アルミニウム(Al)は、脱酸元素であり、耐食性及び/又は耐熱性を向上させるのに有効な元素でもある。これらの効果を得るために、Al含有量は0.001%以上である。Al含有量は0.010%以上、0.100%以上又は0.200%以上であってもよい。とりわけ、耐熱性を十分に向上させる観点からは、Al含有量は1.000%以上、2.000%以上又は3.000%以上であってもよい。一方で、Alを過度に含有すると、粗大な介在物が生成して靭性を低下させたり、製造過程で割れなどのトラブルが発生したり、及び/又は耐疲労特性を低下させたりする場合がある。したがって、Al含有量は5.000%以下である。Al含有量は4.500%以下、4.000%以下又は3.500%以下であってもよい。とりわけ、靭性の低下を抑制するという観点からは、Al含有量は1.500%以下、1.000%以下又は0.300%以下であってもよい。
窒素(N)は製造工程で混入する元素であり、本発明の実施形態に係るX元素との間で形成される介在物を低減する観点からは少ないほど好ましく、よってN含有量は0%であってもよい。しかしながら、N含有量を0.0001%未満に低減するためには精錬に時間を要し、生産性の低下を招く。したがって、N含有量は0.0001%以上、0.0005%以上又は0.0010%以上であってもよい。一方で、Nはオーステナイトの安定化に有効な元素でもあり、必要に応じて意図的に含有させてもよい。この場合には、N含有量は0.0100%以上であることが好ましく、0.0200%以上、0.0500%以上であってもよい。しかしながら、Nを過度に含有すると、X元素の有効量が低下するとともに、靭性が低下する場合がある。したがって、N含有量は0.2000%以下である。N含有量は0.1500%以下、0.1000%以下又は0.0800%以下であってもよい。
酸素(O)は製造工程で混入する元素であり、本発明の実施形態に係るX元素との間で形成される介在物を低減する観点からは少ないほど好ましく、よってO含有量は0%であってもよい。しかしながら、O含有量を0.0001%未満に低減するためには精錬に時間を要し、生産性の低下を招く。したがって、O含有量は0.0001%以上、0.0005%以上又は0.0010%以上であってもよい。一方で、Oを過度に含有すると、粗大な介在物が形成され、X元素の有効量が低下するとともに、鋼材の成形性及び/又は靭性が低下する場合がある。したがって、O含有量は0.0100%以下である。O含有量は0.0080%以下、0.0060%以下又は0.0040%以下であってもよい。

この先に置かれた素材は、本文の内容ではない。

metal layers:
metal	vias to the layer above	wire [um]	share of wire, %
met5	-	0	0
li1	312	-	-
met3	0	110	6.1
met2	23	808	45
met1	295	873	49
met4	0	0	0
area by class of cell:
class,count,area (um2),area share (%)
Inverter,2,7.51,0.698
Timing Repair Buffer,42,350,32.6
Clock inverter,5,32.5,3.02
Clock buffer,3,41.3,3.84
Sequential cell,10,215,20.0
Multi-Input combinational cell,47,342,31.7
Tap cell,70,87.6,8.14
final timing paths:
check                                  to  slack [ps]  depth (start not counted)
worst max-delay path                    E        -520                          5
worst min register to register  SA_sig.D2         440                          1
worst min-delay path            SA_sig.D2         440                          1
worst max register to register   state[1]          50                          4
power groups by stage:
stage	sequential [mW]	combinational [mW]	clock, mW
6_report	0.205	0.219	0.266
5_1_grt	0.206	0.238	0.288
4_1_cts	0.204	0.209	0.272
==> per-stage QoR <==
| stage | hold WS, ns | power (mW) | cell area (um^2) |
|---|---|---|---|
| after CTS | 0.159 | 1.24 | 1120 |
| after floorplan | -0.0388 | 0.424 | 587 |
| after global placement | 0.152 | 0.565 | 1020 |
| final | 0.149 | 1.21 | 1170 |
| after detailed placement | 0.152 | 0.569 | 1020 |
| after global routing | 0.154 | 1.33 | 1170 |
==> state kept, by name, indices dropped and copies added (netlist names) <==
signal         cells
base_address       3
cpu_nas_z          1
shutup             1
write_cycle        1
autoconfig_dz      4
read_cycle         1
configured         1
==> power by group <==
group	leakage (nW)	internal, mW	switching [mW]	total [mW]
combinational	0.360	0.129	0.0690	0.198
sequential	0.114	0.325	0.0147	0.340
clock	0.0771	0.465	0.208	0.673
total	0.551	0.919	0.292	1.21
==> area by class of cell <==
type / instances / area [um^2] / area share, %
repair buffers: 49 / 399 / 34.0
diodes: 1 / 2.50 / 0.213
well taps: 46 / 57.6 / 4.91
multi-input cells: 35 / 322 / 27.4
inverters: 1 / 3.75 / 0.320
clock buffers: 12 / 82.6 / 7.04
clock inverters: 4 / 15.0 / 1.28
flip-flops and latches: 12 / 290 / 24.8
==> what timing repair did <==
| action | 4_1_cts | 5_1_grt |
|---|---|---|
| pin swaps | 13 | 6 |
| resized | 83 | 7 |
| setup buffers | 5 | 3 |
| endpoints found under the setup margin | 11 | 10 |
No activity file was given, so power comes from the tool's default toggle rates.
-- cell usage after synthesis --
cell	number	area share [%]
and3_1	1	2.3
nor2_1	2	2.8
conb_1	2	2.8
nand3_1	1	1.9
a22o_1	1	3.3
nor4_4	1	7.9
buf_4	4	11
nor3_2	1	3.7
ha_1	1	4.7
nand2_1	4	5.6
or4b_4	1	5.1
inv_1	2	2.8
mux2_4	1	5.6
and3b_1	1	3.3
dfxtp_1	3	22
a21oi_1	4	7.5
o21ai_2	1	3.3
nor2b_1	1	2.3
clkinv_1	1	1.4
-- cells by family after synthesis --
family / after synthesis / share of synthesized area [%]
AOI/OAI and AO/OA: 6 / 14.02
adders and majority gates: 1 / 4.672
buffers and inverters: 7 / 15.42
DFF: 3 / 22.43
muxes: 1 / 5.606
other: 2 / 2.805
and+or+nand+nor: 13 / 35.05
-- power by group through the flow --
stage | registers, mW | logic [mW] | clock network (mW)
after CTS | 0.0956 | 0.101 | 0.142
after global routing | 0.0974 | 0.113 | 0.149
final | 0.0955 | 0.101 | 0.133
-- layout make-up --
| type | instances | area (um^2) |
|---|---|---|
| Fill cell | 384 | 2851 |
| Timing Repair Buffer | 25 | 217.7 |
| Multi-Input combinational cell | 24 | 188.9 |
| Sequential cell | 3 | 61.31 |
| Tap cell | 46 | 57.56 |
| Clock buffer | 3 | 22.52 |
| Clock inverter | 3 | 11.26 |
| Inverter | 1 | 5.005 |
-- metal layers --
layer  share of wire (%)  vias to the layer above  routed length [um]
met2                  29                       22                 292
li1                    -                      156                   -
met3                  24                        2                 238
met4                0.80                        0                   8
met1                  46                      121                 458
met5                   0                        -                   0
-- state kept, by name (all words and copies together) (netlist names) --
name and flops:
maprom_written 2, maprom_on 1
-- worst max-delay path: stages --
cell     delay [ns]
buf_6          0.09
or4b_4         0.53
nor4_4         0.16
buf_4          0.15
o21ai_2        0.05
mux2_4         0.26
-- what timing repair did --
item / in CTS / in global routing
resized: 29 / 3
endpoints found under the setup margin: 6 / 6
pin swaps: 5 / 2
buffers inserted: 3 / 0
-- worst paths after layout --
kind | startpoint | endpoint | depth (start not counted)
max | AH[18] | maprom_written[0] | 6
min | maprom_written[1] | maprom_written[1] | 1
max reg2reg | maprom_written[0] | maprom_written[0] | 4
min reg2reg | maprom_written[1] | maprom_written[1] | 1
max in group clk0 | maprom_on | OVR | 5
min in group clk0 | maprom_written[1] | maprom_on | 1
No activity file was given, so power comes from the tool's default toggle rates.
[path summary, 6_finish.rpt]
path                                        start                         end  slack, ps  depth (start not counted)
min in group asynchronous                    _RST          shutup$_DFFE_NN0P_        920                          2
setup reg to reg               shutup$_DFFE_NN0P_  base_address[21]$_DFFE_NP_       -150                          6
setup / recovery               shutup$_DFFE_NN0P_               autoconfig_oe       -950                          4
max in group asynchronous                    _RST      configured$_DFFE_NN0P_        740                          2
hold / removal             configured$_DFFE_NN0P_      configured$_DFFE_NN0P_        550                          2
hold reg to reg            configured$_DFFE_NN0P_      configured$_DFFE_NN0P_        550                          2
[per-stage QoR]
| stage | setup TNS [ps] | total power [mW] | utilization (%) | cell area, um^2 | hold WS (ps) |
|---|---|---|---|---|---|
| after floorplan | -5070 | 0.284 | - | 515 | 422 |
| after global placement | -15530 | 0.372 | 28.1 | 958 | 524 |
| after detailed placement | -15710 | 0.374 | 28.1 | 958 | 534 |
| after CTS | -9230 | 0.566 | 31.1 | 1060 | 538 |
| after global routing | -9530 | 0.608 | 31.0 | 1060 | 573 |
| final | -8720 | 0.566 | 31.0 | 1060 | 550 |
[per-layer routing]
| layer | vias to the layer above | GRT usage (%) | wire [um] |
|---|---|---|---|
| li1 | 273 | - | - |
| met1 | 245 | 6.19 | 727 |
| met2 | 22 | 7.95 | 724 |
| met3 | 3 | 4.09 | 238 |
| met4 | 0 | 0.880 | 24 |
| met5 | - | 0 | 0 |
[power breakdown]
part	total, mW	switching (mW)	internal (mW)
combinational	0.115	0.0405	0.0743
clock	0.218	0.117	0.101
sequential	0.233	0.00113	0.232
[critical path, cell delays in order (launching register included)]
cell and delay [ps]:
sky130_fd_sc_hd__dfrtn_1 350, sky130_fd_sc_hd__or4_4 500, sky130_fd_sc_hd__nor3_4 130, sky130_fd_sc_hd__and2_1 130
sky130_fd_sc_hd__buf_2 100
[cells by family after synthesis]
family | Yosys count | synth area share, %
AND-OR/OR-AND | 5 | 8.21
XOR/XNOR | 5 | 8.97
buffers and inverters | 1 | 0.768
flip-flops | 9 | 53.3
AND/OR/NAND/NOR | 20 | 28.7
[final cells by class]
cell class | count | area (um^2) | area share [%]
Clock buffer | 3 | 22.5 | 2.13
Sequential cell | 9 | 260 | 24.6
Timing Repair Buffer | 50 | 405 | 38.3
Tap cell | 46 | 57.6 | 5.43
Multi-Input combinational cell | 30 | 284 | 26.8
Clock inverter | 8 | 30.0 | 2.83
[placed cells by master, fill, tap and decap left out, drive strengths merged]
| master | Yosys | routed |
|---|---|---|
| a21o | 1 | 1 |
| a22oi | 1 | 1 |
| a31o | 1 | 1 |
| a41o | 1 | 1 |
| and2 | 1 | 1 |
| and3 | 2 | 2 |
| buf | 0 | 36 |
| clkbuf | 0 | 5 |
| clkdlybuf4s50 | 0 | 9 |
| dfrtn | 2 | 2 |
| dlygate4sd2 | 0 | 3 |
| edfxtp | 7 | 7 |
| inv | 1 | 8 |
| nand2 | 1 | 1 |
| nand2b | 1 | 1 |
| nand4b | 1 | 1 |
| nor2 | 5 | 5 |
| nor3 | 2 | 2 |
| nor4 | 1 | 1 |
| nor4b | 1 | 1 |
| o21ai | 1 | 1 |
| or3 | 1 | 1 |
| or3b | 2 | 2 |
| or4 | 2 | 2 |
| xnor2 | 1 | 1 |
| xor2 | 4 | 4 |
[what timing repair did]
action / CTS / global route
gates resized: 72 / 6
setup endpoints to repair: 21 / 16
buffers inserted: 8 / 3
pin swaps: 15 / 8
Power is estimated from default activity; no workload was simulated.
module kb_db #( DELAY=16 ) (
			input logic clk,
			input logic rst,
			inout wire [3:0] row_wires,  
			inout wire [3:0] col_wires,  
			input logic [3:0] row_scan,
			output logic [3:0] row,
			output logic [3:0] col,
			output logic valid,
			output logic debounceOK);
			logic [3:0] col_F1, col_F2;
			logic [3:0] row_F1, row_F2;
			logic pressed, row_change, col_change;
			assign row_wires = row_scan;
			assign pressed = ~&( col_F2 );
			assign col_change = pressed ^ pressed_sync;
			assign row_change = |(row_scan ^ row_F1);
			logic [3:0] row_sync, col_sync;
			logic pressed_sync;
			always_ff @( posedge clk ) begin
				row_F1 <= row_scan; col_F1 <= col_wires;
				row_F2 <= row_F1; col_F2 <= col_F1;
				row_sync <= row_F2; col_sync <= col_F2;
				pressed_sync <= pressed;
			end
			always_ff @( posedge clk ) begin
				valid <= debounceOK & pressed_sync;
				if( debounceOK & pressed_sync ) begin
					row <= row_sync;
					col <= col_sync;
					end else begin
					row <= 0;
					col <= 0;
			end
	end
		logic [DELAY:0] counter;
		initial counter = 0;
		always_ff @( posedge clk ) begin
		if( rst | row_change | col_change ) begin
			counter <= 0;
		end else if( !debounceOK ) begin
			counter <= counter+1;
			end
		end
		assign debounceOK = counter[DELAY];
endmodule
File: run.sh
#!/bin/bash
# OpenROAD 26Q1-2900-gdf79404cd8, Yosys 0.63+post, stock flow scripts
make -C /OpenROAD-flow-scripts/flow DESIGN_CONFIG=/design/flow/config.mk WORK_HOME=/design/flow/orfs finish
File: config.mk
export PLATFORM = sky130hd
export DESIGN_NAME = keyboard
export DESIGN_NICKNAME = keyboard
export VERILOG_FILES = /design/flow/design.v
export SDC_FILE = /design/flow/constraint.sdc
export NUM_CORES = 4
export LEC_CHECK = 1
export CORE_UTILIZATION = 40
==> flow/design.v <==
`timescale 1ns / 1ps
module imageTest#(
           	parameter width = 640/2,  
            parameter height = 480,
			parameter hMaxCount = 640/2 + 16 + 96 + 48,
			parameter vMaxCount = 480 + 10 + 2 + 33,
            localparam c_frame = hMaxCount * vMaxCount/2 - 1
            )(
            input                         clk24,
			input                         rst_n,
			output [18:0]	addr_mem0,
			output reg[47:0]	dout,
			output reg 		we
			);
    reg [18:0] address_mem0;
    reg [31:0]	counter;
    reg step;
    reg [7:0] red0, green0, blue0,red1, green1, blue1;
    reg [7:0] u0,y0,v0,y1, c, d, e;
    reg [31:0] hor, ver, pix;
    integer i,j;
    reg 		we_t;
    assign addr_mem0 = address_mem0;
    initial begin 
        address_mem0 <= 0;
        step <= 0;
        pix <= 0;
        hor <= 0;
        ver <= 0;
    end
    always @ (posedge clk24 or negedge rst_n) begin                                        
        if(~rst_n) begin
            counter <= 0;
        end 
        else begin
            if (counter == c_frame) begin
                counter <= 0;
            end 
            else begin
                counter <= counter + 1;
            end
        end
    end
     always @(posedge clk24 or negedge rst_n) begin : proc_address_mem1                                   
        if(~rst_n) begin
            address_mem0 <= 0;
        end 
        else begin
            if (counter == c_frame) begin 
                address_mem0 <= 0;
            end 
            else begin
                if(step == 1) begin
                    address_mem0 <= address_mem0 + 1;
                end                                  
            end
        end
    end
    always @(posedge clk24 or negedge rst_n) begin : proc_hor_ver                                   
        if(~rst_n) begin
            hor <= 0;
            ver <= 0;
        end 
        else begin
            if (counter == c_frame) begin
                hor <= 0;
                ver <= 0;
            end 
            else begin
                    if (hor == hMaxCount - 1) begin
                        hor <= 0;
                        ver <= ver + 1;
                    end 
                    else begin
                        hor <= hor + 1;
                        if (hor > width/2) begin 
                            dout <= {8'd0,8'd0,8'd255,8'd0,8'd0,8'd255};
                        end
                        else begin 
                            dout <= {8'd255,8'd255,8'd255,8'd255,8'd255,8'd255};
                        end
                    end
            end
        end
    end
    always @(posedge clk24 or negedge rst_n) begin : proc_we                                             
        if(~rst_n) begin
            we <= 0;
            we_t <= 0;
        end 
        else begin
            we <= we_t;
            if (hor < width && ver < height) begin
                we_t <= 1'b1;
            end 
            else begin
                we_t <= 1'b0;
            end
        end
    end
endmodule
==> flow/run.sh <==
#!/bin/bash
# OpenROAD 26Q1-2900-gdf79404cd8, Yosys 0.63+post, stock flow scripts
make -C /OpenROAD-flow-scripts/flow DESIGN_CONFIG=/design/flow/config.mk WORK_HOME=/design/flow/orfs finish
==> flow/config.mk <==
export PLATFORM = sky130hd
export DESIGN_NAME = imageTest
export DESIGN_NICKNAME = imageTest
export VERILOG_FILES = /design/flow/design.v
export SDC_FILE = /design/flow/constraint.sdc
export NUM_CORES = 4
export LEC_CHECK = 1
export CORE_UTILIZATION = 30
==> flow/constraint.sdc <==
current_design imageTest

set clk_period 4.1
set clk_io_pct 0.2

create_clock -name clk0 -period $clk_period [get_ports {clk24}]

set non_clock_inputs [all_inputs -no_clocks]
set_input_delay [expr $clk_period * $clk_io_pct] -clock clk0 $non_clock_inputs
set_output_delay [expr $clk_period * $clk_io_pct] -clock clk0 [all_outputs]
==> impl_metrics.py <==
# Flow results
metrics = {
    "place": {
        "post-place-ws_ps": 1320,
        "gp_congestion": 0.824,
        "hpwl_microns": 6970,
        "port_buffers": 34,
        "dp.cells": 811,
    },
    "critical_path": {
        "cp_max_fo": 14,
        "cp-startpoint": "hor[22]",
        "reg2reg_slack_ps": 1270,
        "arrival_ps": 3110,
        "crit_path_end_kind": "register",
        "reg2reg_depth": 5,
        "r2r-start": "hor[22]",
        "crit_top_cell": "or4_1",
        "required_ps": 4380,
        "crit_chain": "nor4_1 -> nand2_1 -> or4_1 -> or4_1 -> a21oi_1",
        "reg2reg_to": "ver[27]",
        "crit_end": "ver[27]",
        "max_stage_delay_ps": 730,
        "critPathKind": "register to register",
        "crit_path_start_kind": "register",
        "cp_slowest_cell": "or4_1",
    },
    "hold_path": {
        "hold_class": "register to register",
    },
    "synthesis": {
        "ff_type": "dfrtp_1",
        "synth_warnings": 1,
        "synth.cell_area_sq_um": 5540,
        "yosysMostFrequentCell": "dfrtp_1",
        "syn_avg_cell_area_sq_um": 9.26,
        "netlist_top_cells_count": "dfrtp_1 (98), nor2_1 (70), buf_4 (66)",
        "yosys-top-cells-area": "dfrtp_1 (44%), buf_4 (8.9%), xnor2_1 (7.4%), xor2_1 (5.1%), nor2_1 (4.7%)",
        "postSynthSeqShare_pct": 44.8,
        "ys_types": 36,
        "ys_area_sq_um": 5540,
        "yosys.area.top_type_share_pct": 44.3,
        "synthCells": 598,
        "synthArstFlopShare_pct": 99.0,
        "synth_flop_count": 99,
        "ys_cells": 598,
        "edf_count": 1,
        "top_area_cell": "dfrtp_1",
    },
    "cells_and_area": {
        "nFillCells": 1852,
        "drive_gt1_share_pct": 6.02,
        "final-instance-count-excl-fill": 827,
        "final_util_pct": 33.9,
        "area_growth_pct": 10.3,
    },
    "cts": {
        "cts_buffers": 9,
        "cts_tree": "yes",
        "root_buffer": "clkbuf_16",
        "cts_resized": 0,
        "cts_setup_buffers": 0,
        "cts_buffer_depth": 2,
        "clk_latency_ps": 350,
        "cts_hold_buffers": 0,
        "clk_pin_slew_ps": 70,
        "clock_sinks": 99,
        "h-tree-depth": 3,
    },
    "die": {
        "fp.dieH_microns": 138,
        "core_area_sq_um": 18000,
        "floorplan.core_util_pct": 30.7,
        "die_x_microns": 138,
        "ios": 70,
        "die_area_sq_um": 19000,
        "row_count": 49,
    },
    "global_routing": {
        "grt_pass1_wl_microns": 18100,
        "grt_start_max_net_pins": 55,
        "grt_use_met1_pct": 18.6,
        "track_usage_pct": 12.1,
        "use_met3_pct": 2.01,
        "busiest_layer": "met2",
        "antenna_found_initial": 0,
        "grtUsageMet2_pct": 18.8,
        "grt_pass1_vias": 3651,
        "grt_overflow": 0,
    },
    "run": {
        "maxCapViolCount": 0,
        "warnings": 26,
    },
    "run_status": {
        "outcome": "completed",
    },
    "drt": {
        "drc_errors": 0,
        "dr.pass1.iters": 4,
        "ant_nets": 0,
        "num_vias": 3899,
        "wirelength_microns": 10500,
        "drt_iter0_markers": 219,
        "routed_via_density": 4.71,
        "routedWlPerCell_microns": 12.7,
        "num_antenna_cells": 0,
    },
    "final_timing": {
        "layout_setup_ws_ps": 1270,
        "tightest_slew_ps": 704,
        "period_minus_slack_ps": 2830,
        "rsz0062_at_grt": "false",
        "finalMaxSlewViolations": 0,
        "finalClockSkew_ps": 8.81,
        "setup-violations-final": 0,
        "clock.fmax_mhz": 353,
        "finalCritPeriodShare_pct": 69.1,
        "tns_ps": 0,
        "final-hold-violation-count": 0,
        "slew_headroom_pct": 52.6,
    },
    "pwr": {
        "p_leak_nw": 2.59,
        "powerDensity_nw_per_um2": 321,
        "sw_frac_of_total_pct": 20.3,
        "vdd_drop_max_v": 0.000374,
        "clockPowerShare_pct": 48.3,
        "combPwrFrac_pct": 1.8,
        "switchingPower_w": 0.000399,
        "pwr-share-seq_pct": 49.8,
        "intPower_w": 0.00156,
    },
}
-- area by class of cell --
cell class | instances | area [sq um] | area share [%]
repair buffers | 42 | 398 | 6.51
clock inverters | 5 | 82.6 | 1.35
inverters | 11 | 41.3 | 0.676
clock buffers | 11 | 253 | 4.14
multi-input cells | 430 | 2570 | 42.0
flip-flops and latches | 99 | 2480 | 40.6
well taps | 229 | 287 | 4.69
-- cells by family after synthesis --
logic type	synth area share, %
xor+xnor	12.5
buf+inv	11.4
flops	44.8
simple gates	27.2
compound gates	2.82
other cells	0.136
mux	0.203
fa+ha+maj	0.904
-- flip-flops by register name (all words and copies together), names as in the netlist --
signal	cells
dout	1
hor	32
counter	32
we_t	1
ver	32
we	1
-- worst min-delay path by stage --
stage                 start  to  slack, ps  cells after the start
after global routing   we_t  we        370                      0
after CTS              we_t  we        350                      0
final                  we_t  we        350                      0
-- critical path, delay by kind of cell, from the launching register on --
kind,cells,cell delay (ps)
DFF,1,440
and+or+nand+nor,4,2170
AOI/OAI and AO/OA,1,150
-- per-stage QoR --
stage	cell area, sq um	hold WS, ps	power (W)
after floorplan	5660	331	0.00103
after global placement	5770	333	0.00104
after detailed placement	5770	335	0.00104
after CTS	6110	350	0.00200
after global routing	6110	365	0.00204
final	6110	347	0.00196
-- placed cells by master, fill, tap and decap left out, drive strengths merged --
cell,count
a211oi,1
a21oi,12
and2,4
and3,12
and4,11
and4b,1
buf,9
bufinv,2
clkbuf,11
clkdlybuf4s50,33
clkinv,1
conb,35
dfrtp,98
edfxtp,1
ha,4
inv,13
mux2,1
nand2,36
nand3,35
nand4,30
nor2,70
nor2b,4
nor3,17
nor4,35
nor4b,2
o21ai,9
o21bai,1
o22ai,1
o31ai,4
or2,3
or3,12
or3b,1
or4,10
xnor2,47
xor2,32
-- power groups by stage --
stage	sequential, W	clock, W	combinational, W
after CTS	0.000977	0.000980	0.0000390
after global routing	0.000977	0.00101	0.0000456
final	0.000978	0.000948	0.0000360
-- layer usage --
layer	share of wire, %	vias to the layer above	wire length (microns)
li1	-	1960	-
met1	50	1862	5270
met2	45	65	4730
met3	3.2	12	337
met4	1.7	0	184
met5	0	-	0
Power and IR drop assume default switching activity.
`constraint.sdc`:
```
current_design OV7670_config

set clk_period 7.8
set clk_io_pct 0.2

create_clock -name clk0 -period $clk_period [get_ports {clk}]

set non_clock_inputs [all_inputs -no_clocks]
set_input_delay [expr $clk_period * $clk_io_pct] -clock clk0 $non_clock_inputs
set_output_delay [expr $clk_period * $clk_io_pct] -clock clk0 [all_outputs]
```
`run.sh`:
```
#!/bin/bash
# OpenROAD 26Q1-2900-gdf79404cd8, Yosys 0.63+post, stock flow scripts
make -C /OpenROAD-flow-scripts/flow DESIGN_CONFIG=/design/flow/config.mk WORK_HOME=/design/flow/orfs finish
```
`config.mk`:
```
export PLATFORM = sky130hd
export DESIGN_NAME = OV7670_config
export DESIGN_NICKNAME = OV7670_config
export VERILOG_FILES = /design/flow/design.v
export SDC_FILE = /design/flow/constraint.sdc
export NUM_CORES = 4
export LEC_CHECK = 1
export CORE_UTILIZATION = 30
```
==> config.mk <==
export PLATFORM = sky130hd
export DESIGN_NAME = micro
export DESIGN_NICKNAME = micro
export VERILOG_FILES = /design/flow/design.v
export SDC_FILE = /design/flow/constraint.sdc
export NUM_CORES = 4
export LEC_CHECK = 1
export CORE_UTILIZATION = 50
export SYNTH_HDL_FRONTEND = slang
==> constraint.sdc <==
current_design micro

set clk_period 1.4
set clk_io_pct 0.2

create_clock -name clk0 -period $clk_period [get_ports {_iClk}]

set non_clock_inputs [all_inputs -no_clocks]
set_input_delay [expr $clk_period * $clk_io_pct] -clock clk0 $non_clock_inputs
set_output_delay [expr $clk_period * $clk_io_pct] -clock clk0 [all_outputs]
==> flow/design.v <==
module clk_down(clk, clko);
parameter freq = 1;
parameter div = 50000000/freq;
parameter half = div/2;
input clk;
output clko;
reg clko;
reg [31:0] cnt=0;
always@(posedge clk) begin
if(cnt<=half) begin
	clko <= 1'b1;
	cnt <= cnt + 1'b1;
	end
else if(cnt<=div) begin
	clko <= 1'b0;
	cnt <= cnt + 1'b1;
	end
else begin
	clko <= 1'b1;
	cnt <= 0;
	end
end
endmodule
==> flow/run.sh <==
#!/bin/bash
# OpenROAD 26Q1-2900-gdf79404cd8, Yosys 0.63+post, stock flow scripts
make -C /OpenROAD-flow-scripts/flow DESIGN_CONFIG=/design/flow/config.mk WORK_HOME=/design/flow/orfs finish
<file path="./design.v">
`timescale 1ns/1ps
module Greatest_Common_Divisor (clk, rst_n, start, a, b, done, gcd);
input clk, rst_n;
input start;
input [15:0] a;
input [15:0] b;
output done;
output [15:0] gcd;
parameter WAIT = 2'b00;
parameter CAL = 2'b01;
parameter FINISH = 2'b10;
reg done;
reg flag;
reg[15:0] gcd;
reg cnt;
reg[1:0] state;
reg[1:0] next_state;
reg[15:0] buffer_a,buffer_b,next_buffer_a,next_buffer_b;
reg[15:0] t;
always@(posedge clk)begin
    if(!rst_n) state<=WAIT;
    else state<=next_state;
end
always@(posedge clk)begin
    if(!rst_n)begin
        buffer_a<=0;
        buffer_b<=0;
    end
    else begin
        buffer_a<=next_buffer_a;
        buffer_b<=next_buffer_b;
    end
end
always@(posedge clk)begin
    if(state!=FINISH) cnt<=0;
    else cnt<=cnt+1;
end
always@(*)begin
    case(state)
    WAIT:begin
        done=0;
        gcd=0;
        if(start) begin
            next_buffer_a=(a>b)?a:b;
            next_buffer_b=(a>b)?b:a;
            next_state=CAL;
        end else begin
            next_state=WAIT;
        end   
    end
    CAL:begin
        done=0;
        gcd=0;
        if(buffer_a != buffer_b)begin
            t=buffer_a - buffer_b;
            next_buffer_a=(t>buffer_b)?t:buffer_b; 
            next_buffer_b=(t>buffer_b)?buffer_b:t;
        end else begin
            t=t+0;
            next_buffer_a=next_buffer_a+0;
            next_buffer_b=next_buffer_b+0;
        end
        if(buffer_a != buffer_b) next_state=CAL;
        else next_state=FINISH;
    end
    FINISH:begin
        gcd=buffer_a;
        done=1;
        if(cnt==1) next_state=WAIT;
        else next_state=FINISH;
    end
    default:begin end
    endcase
end
endmodule
</file>
<file path="./config.mk">
export PLATFORM = sky130hd
export DESIGN_NAME = Greatest_Common_Divisor
export DESIGN_NICKNAME = Greatest_Common_Divisor
export VERILOG_FILES = /design/flow/design.v
export SDC_FILE = /design/flow/constraint.sdc
export NUM_CORES = 4
export LEC_CHECK = 1
export CORE_UTILIZATION = 30
</file>
<file path="./constraint.sdc">
current_design Greatest_Common_Divisor

set clk_period 1.0
set clk_io_pct 0.2

create_clock -name clk0 -period $clk_period [get_ports {clk}]

set non_clock_inputs [all_inputs -no_clocks]
set_input_delay [expr $clk_period * $clk_io_pct] -clock clk0 $non_clock_inputs
set_output_delay [expr $clk_period * $clk_io_pct] -clock clk0 [all_outputs]
</file>
<file path="./run.sh">
#!/bin/bash
# OpenROAD 26Q1-2900-gdf79404cd8, Yosys 0.63+post, stock flow scripts
make -C /OpenROAD-flow-scripts/flow DESIGN_CONFIG=/design/flow/config.mk WORK_HOME=/design/flow/orfs finish
</file>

本発明の実施形態に係るX元素は、Pr:0~0.8000%、Sm:0~0.8000%、Eu:0~0.8000%、Gd:0~0.8000%、Tb:0~0.8000%、Dy:0~0.8000%、Ho:0~0.8000%、Er:0~0.8000%、Tm:0~0.8000%、Yb:0~0.8000%、Lu:0~0.8000%、及びSc:0~0.8000%であり、プラセオジム(Pr)、サマリウム(Sm)、ユウロピウム(Eu)、ガドリニウム(Gd)、テルビウム(Tb)、ジスプロシウム(Dy)、ホルミウム(Ho)、エルビウム(Er)、ツリウム(Tm)、イッテルビウム(Yb)、ルテチウム(Lu)、及びスカンジウム(Sc)はオーステナイト中に固溶状態で存在することにより再結晶抑制効果を発現することができる。当該再結晶抑制効果を発現することで、比較的高い温度で熱間圧延、特には仕上げ圧延を行った場合においても、最終的に得られる鋼材中の金属組織を微細化することができるため、例えばシャルピー衝撃特性などによって評価される靭性を向上させるとともに、生産性を大幅に改善することが可能となる。
ニオブ(Nb)は、析出強化及び再結晶の抑制等に寄与する元素である。Nb含有量は0%であってもよいが、これらの効果を得るためには、Nb含有量は0.003%以上であることが好ましい。例えば、Nb含有量は0.005%以上又は0.010%以上であってもよい。とりわけ、析出強化を十分に図る観点からは、Nb含有量は1.000%以上又は1.500%以上であってもよい。一方で、Nbを過度に含有すると、効果が飽和し、加工性及び/又は靭性を低下させる場合がある。したがって、Nb含有量は3.000%以下である。Nb含有量は2.800%以下、2.500%以下又は2.000%以下であってもよい。とりわけ、溶接熱影響部(HAZ)の靭性低下を抑制するという観点からは、Nb含有量は0.100%以下であることが好ましく、0.080%以下、0.050%以下又は0.030%以下であってもよい。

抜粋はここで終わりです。